As a child gets older, I am thinking it will get easier (maybe just different? new issues instead of these?) At any rate, toddlers and preschoolers are especially difficult. They don't know yet to be careful and are too young for too much personal responsibility and are so oral. We decided to do preschool at home. I AM NOT SAYING YOU SHOULD DO THIS. I am just saying it was our best way to move forward at the time. My older child has just gone gluten-free as well, so now we have all of the 6 year old gluten-free issues. (Birthday parties, etc.) Would your child's classroom use only gluten-free art supplies and soap for you? I used to teach preschool and had years with highly allergic children (mostly peanuts and tree nuts) in my class. I was always glad to do whatever I could to make them safe and happy.
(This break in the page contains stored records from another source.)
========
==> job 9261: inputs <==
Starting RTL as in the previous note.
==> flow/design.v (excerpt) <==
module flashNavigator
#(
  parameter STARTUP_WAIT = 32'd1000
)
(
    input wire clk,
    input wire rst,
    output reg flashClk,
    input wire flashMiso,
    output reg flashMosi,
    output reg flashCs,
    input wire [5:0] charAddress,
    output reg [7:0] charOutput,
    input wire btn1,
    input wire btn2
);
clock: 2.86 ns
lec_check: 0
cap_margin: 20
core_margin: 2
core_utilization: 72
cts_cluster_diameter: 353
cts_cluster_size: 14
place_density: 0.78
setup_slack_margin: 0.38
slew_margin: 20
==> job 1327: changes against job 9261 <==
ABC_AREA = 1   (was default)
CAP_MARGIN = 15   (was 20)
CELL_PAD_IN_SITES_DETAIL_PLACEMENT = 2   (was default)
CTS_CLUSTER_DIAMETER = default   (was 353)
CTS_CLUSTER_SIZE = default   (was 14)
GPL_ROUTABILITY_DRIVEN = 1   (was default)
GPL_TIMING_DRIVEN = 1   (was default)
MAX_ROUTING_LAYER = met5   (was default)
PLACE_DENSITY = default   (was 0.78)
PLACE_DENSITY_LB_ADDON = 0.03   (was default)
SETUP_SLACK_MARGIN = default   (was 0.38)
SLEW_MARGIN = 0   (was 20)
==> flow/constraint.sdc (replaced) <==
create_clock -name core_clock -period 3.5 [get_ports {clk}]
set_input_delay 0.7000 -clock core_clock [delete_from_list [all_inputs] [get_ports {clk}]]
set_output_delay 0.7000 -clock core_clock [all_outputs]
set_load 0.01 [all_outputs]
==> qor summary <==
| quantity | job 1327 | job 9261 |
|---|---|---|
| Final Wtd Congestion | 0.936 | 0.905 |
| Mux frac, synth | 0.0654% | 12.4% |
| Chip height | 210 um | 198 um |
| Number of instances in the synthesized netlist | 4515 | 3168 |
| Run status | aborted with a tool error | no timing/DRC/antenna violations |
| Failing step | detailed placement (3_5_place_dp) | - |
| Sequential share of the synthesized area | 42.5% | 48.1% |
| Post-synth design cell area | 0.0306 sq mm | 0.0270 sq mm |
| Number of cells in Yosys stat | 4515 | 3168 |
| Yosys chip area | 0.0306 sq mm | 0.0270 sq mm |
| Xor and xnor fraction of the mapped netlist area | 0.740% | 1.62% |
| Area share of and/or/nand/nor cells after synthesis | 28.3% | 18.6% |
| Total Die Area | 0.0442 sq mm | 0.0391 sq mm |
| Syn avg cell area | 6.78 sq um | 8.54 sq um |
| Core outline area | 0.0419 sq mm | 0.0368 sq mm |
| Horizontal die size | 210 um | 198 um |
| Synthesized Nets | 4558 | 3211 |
With crayola having so many options, this wouldn't be too hard. You could make gluten-free playdough with gluten-free flour to take in (or the class could make it as a project). Crayola model magic is gluten-free. I have also heard that beeswax is a good modeling alternative. I don't know how old your child is, but even a simple lesson about hand-washing and table wiping might benefit him/her and the children is that class. I have often thought about taking photos of different things we do to make things safe and then putting them in a book form with simple text. This could be made at home and then shared with the class. Children (preschoolers) are generally very empathetic and want to help.

I don't know if any of this is helpful. I hope you are able to work out the very best situation for your family.

Best wishes and hang in there!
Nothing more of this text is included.